Post by WoodSpinner »

OP,

Retired Jan2018....

Travel is our 3rd largest budget category (Taxes — Roth Conversions and Health Care are the top 2).

Travel is also a top priority for our retirement and is strongly related to our happiness.

We typically budget for 1 BIG trip every 2 years and lots of small trips in between (usually in our RV).

60-70 are our GO-GO years and our budget ($25,000 in real dollars) is 3 times what we expect to spend from 70-90. Might have to readjust, but planning 20-30 years out is rarely accurate.

Key thoughts:
1. Make sure you have a firm agreement on your retirement priorities.
2. Budget for them as best you can.
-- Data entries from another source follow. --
===== src/rtl/fifo_ser_pkg.sv =====
// Shared definitions for the FIFO bit serializer: one-hot FSM encoding and sizing helper.
package fifo_ser_pkg;

    localparam int unsigned STATE_W = 4;

    typedef enum logic [STATE_W-1:0] {
        IDLE  = 4'b0001,
        REQ   = 4'b0010,
        CAPT  = 4'b0100,
        SHIFT = 4'b1000
    } state_e;

    // Bits needed to hold the value n.
    function automatic int unsigned bits_for(input int unsigned n);
        return $clog2(n + 1);
    endfunction

endpackage


===== src/rtl/ser_shift_reg.sv =====
// Loadable shift register with a down-counting bit counter and selectable shift direction.
module ser_shift_reg #(
    parameter int unsigned WIDTH     = 5,
    parameter bit          MSB_FIRST = 1'b0,
    parameter int unsigned CNT_W     = 3
) (
    input  logic             clk_i,
    input  logic             rst_i,
    input  logic             load_i,
    input  logic [WIDTH-1:0] data_i,
    input  logic [CNT_W-1:0] cnt_init_i,
    input  logic             shift_i,
    output logic             bit_o,
    output logic [CNT_W-1:0] cnt_o
);

    logic [WIDTH-1:0] sr_q, sr_d;
    logic [CNT_W-1:0] cnt_q, cnt_d;

    always_comb begin
        sr_d  = sr_q;
        cnt_d = cnt_q;
        if (load_i) begin
            sr_d  = data_i;
            cnt_d = cnt_init_i;
        end else if (shift_i) begin
            sr_d = MSB_FIRST ? (sr_q << 1) : (sr_q >> 1);
            if (cnt_q != '0) begin
                cnt_d = cnt_q - CNT_W'(1);
            end
        end
    end

    always_ff @(posedge clk_i or posedge rst_i) begin
        if (rst_i) begin
            sr_q  <= '0;
            cnt_q <= '0;
        end else begin
            sr_q  <= sr_d;
            cnt_q <= cnt_d;
        end
    end

    assign bit_o = MSB_FIRST ? sr_q[WIDTH-1] : sr_q[0];
    assign cnt_o = cnt_q;

endmodule


===== src/rtl/fifo_bit_serializer.sv =====
// Reads words from a 1-cycle-latency FIFO and streams them out bit-serially over valid/ready,
// with an optional trailing even-parity bit.
module fifo_bit_serializer
    import fifo_ser_pkg::*;
#(
    parameter int unsigned WIDTH     = 5,
    parameter bit          MSB_FIRST = 1'b0,
    parameter bit          PARITY_EN = 1'b0
) (
    input  logic             clk_i,
    input  logic             rst_i,
    input  logic             fifo_empty_i,
    output logic             fifo_rd_en_o,
    input  logic [WIDTH-1:0] fifo_data_i,
    output logic             bit_out_o,
    output logic             bit_valid_o,
    input  logic             bit_ready_i,
    output logic             word_done_o,
    output logic             busy_o
);

    localparam int unsigned     NBITS    = WIDTH + (PARITY_EN ? 1 : 0);
    localparam int unsigned     CNT_W    = bits_for(NBITS);
    localparam logic [CNT_W-1:0] CNT_INIT = CNT_W'(NBITS);

    state_e           state_q;
    logic             rd_en_q;
    logic             valid_q;
    logic             done_q;
    logic             par_q;
    logic             sr_bit;
    logic [CNT_W-1:0] cnt;
    logic             xfer;
    logic             last_xfer;
    logic             load;

    assign xfer      = valid_q & bit_ready_i;
    assign last_xfer = xfer & (cnt == CNT_W'(1));
    assign load      = (state_q == CAPT);

    ser_shift_reg #(
        .WIDTH     (WIDTH),
        .MSB_FIRST (MSB_FIRST),
        .CNT_W     (CNT_W)
    ) u_shift (
        .clk_i      (clk_i),
        .rst_i      (rst_i),
        .load_i     (load),
        .data_i     (fifo_data_i),
        .cnt_init_i (CNT_INIT),
        .shift_i    (xfer),
        .bit_o      (sr_bit),
        .cnt_o      (cnt)
    );

    always_ff @(posedge clk_i or posedge rst_i) begin
        if (rst_i) begin
            state_q <= IDLE;
            rd_en_q <= 1'b0;
            valid_q <= 1'b0;
            done_q  <= 1'b0;
            par_q   <= 1'b0;
        end else begin
            rd_en_q <= 1'b0;
            done_q  <= 1'b0;
            case (state_q)
                IDLE: begin
                    if (!fifo_empty_i) begin
                        state_q <= REQ;
                        rd_en_q <= 1'b1;
                    end
                end
                REQ: state_q <= CAPT;
                CAPT: begin
                    par_q   <= ^fifo_data_i;
                    valid_q <= 1'b1;
                    state_q <= SHIFT;
                end
                SHIFT: begin
                    // Chain straight into the next read so back-to-back words have no gap.
                    if (last_xfer) begin
                        done_q  <= 1'b1;
                        valid_q <= 1'b0;
                        if (!fifo_empty_i) begin
                            state_q <= REQ;
                            rd_en_q <= 1'b1;
                        end else begin
                            state_q <= IDLE;
                        end
                    end
                end
                default: begin
                    state_q <= IDLE;
                    valid_q <= 1'b0;
                end
            endcase
        end
    end

    // The parity bit always occupies the final slot, whatever the shift direction.
    assign bit_out_o    = valid_q & ((PARITY_EN && cnt == CNT_W'(1)) ? par_q : sr_bit);
    assign bit_valid_o  = valid_q;
    assign fifo_rd_en_o = rd_en_q;
    assign word_done_o  = done_q;
    assign busy_o       = (state_q != IDLE);

endmodule

===== config.mk =====
export PLATFORM = sky130hd
export DESIGN_NAME = fifo_bit_serializer
export DESIGN_NICKNAME = d
export VERILOG_FILES = /design/src/rtl/fifo_ser_pkg.sv /design/src/rtl/ser_shift_reg.sv /design/src/rtl/fifo_bit_serializer.sv
export SDC_FILE = /design/constraint.sdc
export NUM_CORES = 1
export LEC_CHECK = 0
export CAP_MARGIN = 10
export CORE_MARGIN = 8
export CORE_UTILIZATION = 30
export DETAILED_ROUTE_END_ITERATION = 8
export PLACE_DENSITY = 0.49
export SETUP_SLACK_MARGIN = 0.3
export SYNTH_ARGS = -nofsm -noshare
export SYNTH_HDL_FRONTEND = slang
export SYNTH_SLANG_ARGS = --single-unit

===== constraint.sdc =====
create_clock -name clk_i -period 2.1 [get_ports clk_i]
set_clock_uncertainty 0.2 [all_clocks]
set_input_delay 0.42 -clock clk_i [delete_from_list [all_inputs] [get_ports clk_i]]
set_output_delay 0.42 -clock clk_i [all_outputs]
set_load 0.02 [all_outputs]

# Word-level counts from Yosys, hierarchy flattened

Index checks and enable logic that the tools add are counted.

Add/subtract/negate cells: 1
Equal/unequal tests: 8
Muxes and demuxes: 16
Bitwise logic cells: 4
Reductions and logical operators: 7

Operators with widths:

| kind                                                | number |
|---|---|
| case mux 4 bit (4 select lines)                     | 1 |
| 2-to-1 mux 5 bit                                    | 2 |
| 2-to-1 mux 3 bit                                    | 3 |
| 2-to-1 mux 4 bit                                    | 2 |
| AND reduction 2 bit                                 | 3 |
| 2-to-1 mux 1 bit                                    | 5 |
| equality test 4 x 1 -> 1 bit, second input constant | 1 |
| equality test 4 x 2 -> 1 bit, second input constant | 1 |
| equality test 4 x 3 -> 1 bit, second input constant | 1 |
| equality test 4 bit, second input constant          | 1 |
| != test 2 bit, second input constant                | 2 |
| != test 4 x 1 -> 1 bit, second input constant       | 1 |
| nonzero test 2 bit                                  | 2 |
| AND 1 bit                                           | 3 |
| equality test 3 x 1 -> 1 bit, second input constant | 1 |
| case mux 1 bit (3 select lines)                     | 1 |
| nonzero test 3 bit                                  | 1 |
| subtractor 3 x 1 -> 3 bit, second input constant    | 1 |
| 2-to-1 mux 2 bit                                    | 1 |
| case mux 1 bit (2 select lines)                     | 1 |
| OR reduction 2 bit                                  | 1 |
| inverter 1 bit                                      | 1 |

Flip-flop bits (word level): 15
Bits of input ports: 9
Output and inout port bits: 5
Word-level logic and storage cells: 42

# Logic depth before layout (Yosys ltp)

Depth after elaboration: 4
Depth in mapped cells: 5
Gate-level depth less buffers: 5

# Modules after synthesis

A second synthesis with hierarchy kept.

Cell total of the unflattened synthesis: 81
Area total of the unflattened synthesis: 865.8 sq um

By module, submodules not included:

| module              | times used | cells an instance | area each (sq um) | sequential area each (sq um) |
|---|---|---|---|---|
| ser_shift_reg       | 1          | 46                | 445.4             | 200.2 |
| fifo_bit_serializer | 1          | 35                | 420.4             | 176.4 |

# Worst setup path after synthesis

Ideal clock, no wire load.

Kind: register to output
Start: reg state_q[0]
End: out busy_o
Arrival: 1.187 ns
Required time: 1.480 ns
Slack: 0.293 ns
Stages on the path, launching flop included: 3
Path buffers: 0
Cell sequence: dfstp_2 > or2b_2 > nand2b_1

Longest elaborated chain between the ends: 1

Ends and longest elaborated chain:

| item                     | RTL line                   | text |
|---|---|---|
| start: declaration       | fifo_bit_serializer.sv:26  | `state_e state_q;` |
| start signal: assignment | fifo_bit_serializer.sv:58  | `state_q <= IDLE;` |
| start signal: assignment | fifo_bit_serializer.sv:69  | `state_q <= REQ;` |
| start signal: assignment | fifo_bit_serializer.sv:73  | `REQ: state_q <= CAPT;` |
| != test 4 x 1 -> 1 bit   | fifo_bit_serializer.sv:105 | `assign busy_o = (state_q != IDLE);` |
| end: declaration         | fifo_bit_serializer.sv:19  | `output logic busy_o` |

No other way between the ends.

# Worst setup path after layout

Ends and elaborated chain as after synthesis.

==> results summary <==
The row count came out at 19. The achievable frequency is slightly above 500 MHz. The number of I/O pins is 14. The share of the cycle needed by the critical path after routing came out at 0.9354. Clock tree synthesis found a total of 15 sinks. The hold slack came out at around 0.23 ns. The floorplan step defined a die boundary enclosing approximately 4700 um^2.

The final setup TNS is 0 ns. The share of post-route cells with drive strength above 1 is 0.2990. Leaving out fill and tap cells, the most frequent cells in the layout are 14 x dfrtp_1, 11 x buf_4, 8 x clkdlybuf4s50_1.

STA classifies the critical path startpoint as a flip-flop. The data required time of the critical path is roughly 1.5 ns. The post-detailed-route wirelength per cell is 13.51 um.

The leakage power summed over all cells came out at approximately 0.52 nW. After clock tree synthesis, the flow added hold-fix buffers numbering 0. Clock-pin slew was measured on the worst setup and hold paths at approximately 0.10 ns. The count of final setup violators is 0.

The number of enable flip-flop cells after synthesis came out at 0. The slew at the pin with the worst max-slew slack came out at about 0.36 ns. Along the worst path, the maximum fanout reaches 2.

Counting distinct cell types in the post-synthesis netlist gives 31. The slowest stage of the critical path is the dfstp_2 cell. The starting utilization of the core area is 0.3089.

Entering global routing, the biggest net connects 16 pins. Dividing total power by cell area gives a power density of ~1100 nW/um^2. In this run, the number of DRC markers left after iteration 0 of detailed routing was 14. The net count of the finished layout came out at 110. The count of nets left with antenna violations once routing finished came out at 0.

The worst slew margin relative to its limit came out at 0.7544. The pre-antenna-repair detailed-routing pass consisted of 4 iterations. The via count of the first global-routing pass came out at ~700. The wire-length estimate of the detail-placed layout is about 1300 um. Synthesis produced 72 cells. The chip width came out at a little under 70 um. Counting flops with an async set or reset pin after synthesis yields a share of 1.000. The most used flip-flop cell after synthesis is dfrtp_1.

The time the worst path needs with I/O delays and setup is about 2.0 ns. The worst reg-to-reg path cell count came out at 4. The number of buffers inserted during clock tree synthesis came out at 3. The initial antenna violation count is 0. The data arrival time of the worst path is approximately 1.3 ns. Once layout is complete, the utilization of the core stands at 0.4035. The flow ran to the end, and the final reports show no timing, DRC or antenna violations. The count of buffers from port buffering came out at 13. The wire length after detailed routing is roughly 1700 um. The cell area that synthesis handed to floorplanning was about 840 um^2. The share of the Yosys chip area taken by registers is 0.4499. The number of levels the H-tree was split into is 1. The mean cell area of the mapped netlist is between 10 and 15 um^2. Summed over all layers, the global routing overflow is 0. The finished layout holds roughly 130 standard cells, fillers aside. The critical path is of the flip-flop to primary output type. The CTS tree is built. In the routed design, unresolved DRC markers number 0.

The net count of the mapped netlist is 84. The signal on the critical path passes through or2b_4, nand2b_4, buf_6. The number of diodes added for antenna fixing is 0. Counting the fill cells in the layout gives 282. The number of max-cap violations is 0. The worst-case setup margin in the final layout is roughly 0.14 ns. The maximum count of clock buffers along a single path came out at 2. The number of hold-slack violations in the final timing report is 0. The cell area after layout is approximately 1100 um^2. The number of pins exceeding their max-slew limit in the final report is 0. The total design power came out at between 1 and 1.5 mW. The kind of cell with the highest combined delay along the critical path is flip-flops.

The weighted congestion reported at the end of routability-driven placement came out at approximately 0.74. The number of register bits inferred by synthesis is 15. The area of the multi-input gates is 432.9 um^2. The worst slack at placement is roughly 0.012 ns. The sequential standard cell area came out at about 380 um^2. The count of synthesis-stage warnings from yosys is 0. The clock network latency to the later pin of the worst-skew pair is about 0.29 ns. The total via count in the routed design is about 620. Once placement finished, the instance area stood at around 1100 um^2.

The root buffer cell is clkbuf_4. Setup repair after global routing could not meet its margin everywhere. The first global-routing pass estimated around 3200 um of wire. Leaving out fill and tap cells, the most frequent cell in the layout is dfrtp_1. The area of the core region came out at ~2700 um^2.

The area overhead of the layout relative to synthesis came out at 30.64%. The critical path depth is 3. The delay of the slowest critical-path stage is 0.54 ns. The die height is between 60 and 70 um. Using the TritonRoute via totals, the vias-per-cell ratio works out to 4.813. The total track usage is 0.08907. STA classifies the critical path endpoint as a primary output. The path class of the tightest hold or removal check is input port to async pin. The critical path buffer and inverter count is 1. The number of instances in the placed design is ~120. IR analysis of the VDD net gives a maximum drop of roughly 0.90 mV.
## flip-flops by register name, indices dropped and copies added, names as in the netlist
register / flops
u_shift.cnt_o: 3
state_q: 4
word_done_o: 1
bit_valid_o: 1
fifo_rd_en_o: 1
u_shift.sr_q: 5
## repair_timing
action                     in CTS  in global routing
resized for setup              11                  4
setup endpoints to repair       5                  5
buffers inserted                0                  1
## cell type report
type                    instances  area share
flip-flops and latches         15      0.3444
repair buffers                 24      0.1888
clock inverters                 1    0.004577
inverters                       3     0.01030
clock buffers                   3     0.02059
well taps                      31     0.03547
multi-input cells              51      0.3959
## synth_stat cells, types with 2 or more instances
library cell | n | area [um^2]
a2111oi_4 | 2 | 55.05
a21oi_1 | 2 | 10.01
buf_4 | 2 | 15.01
dfrtp_1 | 14 | 350.3
ha_1 | 3 | 37.54
inv_1 | 3 | 11.26
mux2i_1 | 4 | 40.04
nand2_1 | 7 | 26.28
nand2b_1 | 3 | 18.77
nor3_1 | 3 | 15.01
nor4_1 | 2 | 12.51
o21ai_0 | 7 | 35.03
or3b_1 | 2 | 17.52
## kinds of logic (layout without fill, tap and decap cells)
family	after synthesis	after routing	synth area share
flops	15	15	0.4499
mux	4	4	0.04783
buf+inv	6	31	0.04484
simple gates	28	28	0.2481
compound gates	16	16	0.1644
fa+ha+maj	3	3	0.04485
## power breakdown
part	internal (mW)	switching, mW
combinational	0.301	0.277
sequential	0.393	0.0580
clock	0.0707	0.101
## worst register-to-register path: cells and delay by family (launching register included)
family	cells	cell delay (ns)
AND/OR/NAND/NOR	2	0.55
adder cells (fa/ha/maj)	1	0.21
flip-flops	1	0.43
AO/OA/AOI/OAI	1	0.22
## path summary, 6_finish.rpt
kind | slack, ns | endpoint | startpoint
worst max-delay path | 0.14 | busy_o | state_q[0]
min in group clk_i | 0.34 | u_shift.sr_q[4] | u_shift.sr_q[4]
max in group asynchronous | 1.22 | state_q[0] | rst_i
worst min register to register | 0.34 | u_shift.sr_q[4] | u_shift.sr_q[4]
worst min-delay path | 0.23 | u_shift.sr_q[4] | rst_i
worst max register to register | 0.39 | state_q[3] | u_shift.cnt_o[0]
## per-layer routing
layer,routed length (um),track usage,part of all wire
met1,808,0.1102,0.47
met3,129,0.04523,0.075
met5,0,0,0
met4,13,0.01504,0.0075
met2,777,0.1382,0.45
(Power assumes the default switching activity.)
Adjust as conditions and desires change.
3. Experiment — decide what works best for you.

For instance at some point we will take advantage of last minute deals and late booking. Typically we are planners and booked our BIG trip for 2021 about a year ahead of time! Should be interesting to spot a great deal, buy it, pack and be on our way a day or 2 later.

My brother is a frequent traveler and often heads out during the off times (e.g. St. Petersburg, Russia in December). He never has checked baggage an can live out of his carry-on for a month enjoyably. Would drive my wife and I nuts!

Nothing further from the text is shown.